Gafas de cerca
Tacho Rufino
Un juego de suma fea
Bécquer soñó con una tumba sencilla junto al Guadalquivir; apenas una cruz blanca y una losa con su nombre a la sombra de los álamos blancos y los sauces. En cambio, la ciudad le reservó una plaza en su Panteón de Sevillanos Ilustres, una tétrica colección de cadáveres exquisitos, como el jardín trasero de un asesino en serie, el peor lugar del mundo para esperar la celebración del Juicio. Pobre Gustavo Adolfo, convertido en un trofeo fúnebre, sin poder oler las mareas en las tardes de verano y soportando el chunda-chunda de las Setas de Jürgen Mayer. Al menos, le queda el consuelo de su monumento en el Parque de María Luisa, la prueba irrefutable de que lo cursi puede ser hermoso. Allí sí le alcanza la sombra del gran ciprés de los pantanos y, algunos días, manos anónimas depositan flores y ripios de amor. Quizás el poeta preferiría pitillos de marihuana o tripis de colores, como le dejan a Jim Morrison en su morada eterna del Père Lachaise, pero cada uno es víctima de su leyenda, y la del sevillano no es la de los viajes psicodélicos, sino la de los "suspirillos germánicos" que arrebataban el alma cándida de las señoritas de provincias. Mal asunto en unos tiempos en los que las niñas prefieren la gestualización choni y empoderada de Rosalía a las maneras lánguidas de las damiselas isabelinas. Hoy, a Bécquer sólo lo leen los escolares -por obligación-, los filólogos -por dinero o amor- y los letraheridos, pero estos últimos no cuentan, porque se lo tragan todo.
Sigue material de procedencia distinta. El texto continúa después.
--- design/flow/run.sh ---
#!/bin/bash
# OpenROAD 26Q1-2900-gdf79404cd8, Yosys 0.63+post, stock flow scripts
make -C /OpenROAD-flow-scripts/flow DESIGN_CONFIG=/design/flow/config.mk WORK_HOME=/design/flow/orfs finish
--- design/flow/config.mk ---
export PLATFORM = sky130hd
export DESIGN_NAME = uart_top
export DESIGN_NICKNAME = uart_top
export VERILOG_FILES = /design/flow/design.v
export SDC_FILE = /design/flow/constraint.sdc
export NUM_CORES = 4
export LEC_CHECK = 1
export CORE_UTILIZATION = 50
--- design/flow/constraint.sdc ---
current_design uart_top

set clk_period 4.3
set clk_io_pct 0.2

create_clock -name clk0 -period $clk_period [get_ports {clk}]

set non_clock_inputs [all_inputs -no_clocks]
set_input_delay [expr $clk_period * $clk_io_pct] -clock clk0 $non_clock_inputs
set_output_delay [expr $clk_period * $clk_io_pct] -clock clk0 [all_outputs]
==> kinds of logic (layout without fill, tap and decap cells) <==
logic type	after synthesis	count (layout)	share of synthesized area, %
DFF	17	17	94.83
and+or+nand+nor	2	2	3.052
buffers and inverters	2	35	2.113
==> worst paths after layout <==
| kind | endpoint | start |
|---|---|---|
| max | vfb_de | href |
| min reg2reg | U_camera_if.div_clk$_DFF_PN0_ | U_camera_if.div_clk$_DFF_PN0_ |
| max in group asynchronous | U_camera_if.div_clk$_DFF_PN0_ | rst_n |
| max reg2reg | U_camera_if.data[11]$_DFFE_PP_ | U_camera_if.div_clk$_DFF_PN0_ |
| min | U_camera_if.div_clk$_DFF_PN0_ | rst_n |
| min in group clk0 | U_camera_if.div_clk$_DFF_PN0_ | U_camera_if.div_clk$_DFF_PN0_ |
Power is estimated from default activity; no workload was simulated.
`design/flow/config.mk`:
```
export PLATFORM = sky130hd
export DESIGN_NAME = syn_gen
export DESIGN_NICKNAME = syn_gen
export VERILOG_FILES = /design/flow/design.v
export SDC_FILE = /design/flow/constraint.sdc
export NUM_CORES = 4
export LEC_CHECK = 1
export CORE_UTILIZATION = 30
```
`design/flow/run.sh`:
```
#!/bin/bash
# OpenROAD 26Q1-2900-gdf79404cd8, Yosys 0.63+post, stock flow scripts
make -C /OpenROAD-flow-scripts/flow DESIGN_CONFIG=/design/flow/config.mk WORK_HOME=/design/flow/orfs finish
```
Se conmemora este año el ciento cincuenta aniversario de la muerte de Gustavo Adolfo Bécquer, una celebración que se está realizando, sorprendentemente, de forma discreta, sin esos estallidos de gestión cultural a los que nos tienen acostumbrados las administraciones del Estado. Algún ciclo en la benemérita Casa de los Poetas, alguna exposición y poco más. Debe ser la mezcla letal del coronavirus y la falta de dinero. Mejor así, porque a Bécquer hay que celebrarlo a media voz, como se recitan sus rimas, las que salvaron a la poesía española de la altisonancia y la hojarasca muerta.
Sin ningún musical sobre Maese Pérez el organista al que acudir, ni ningún observatorio de golondrinas que inaugurar, sólo se nos ocurre homenajear a Bécquer paseando la ciudad que tanto idealizó desde que llegó a Madrid y sus ansias de oropel se derrumbaron al ver aquel destartalado poblachón que olía a cocido y pólvora. Andar por la calle Ancha de San Lorenzo, hoy Conde de Barajas; orar ante la capilla de los Bécquer en la Catedral; detenerse en el ya fantasmal número 37 de la Alameda; sentarse en el salón del Cristina para contemplar la mole de San Telmo o asomarse al río por la Barqueta, el lugar donde Gustavo Adolfo soñó descansar eternamente siendo aún un niño, son maneras íntimas y baratas de recordar al mejor poeta que vio la turbulenta España del XIX.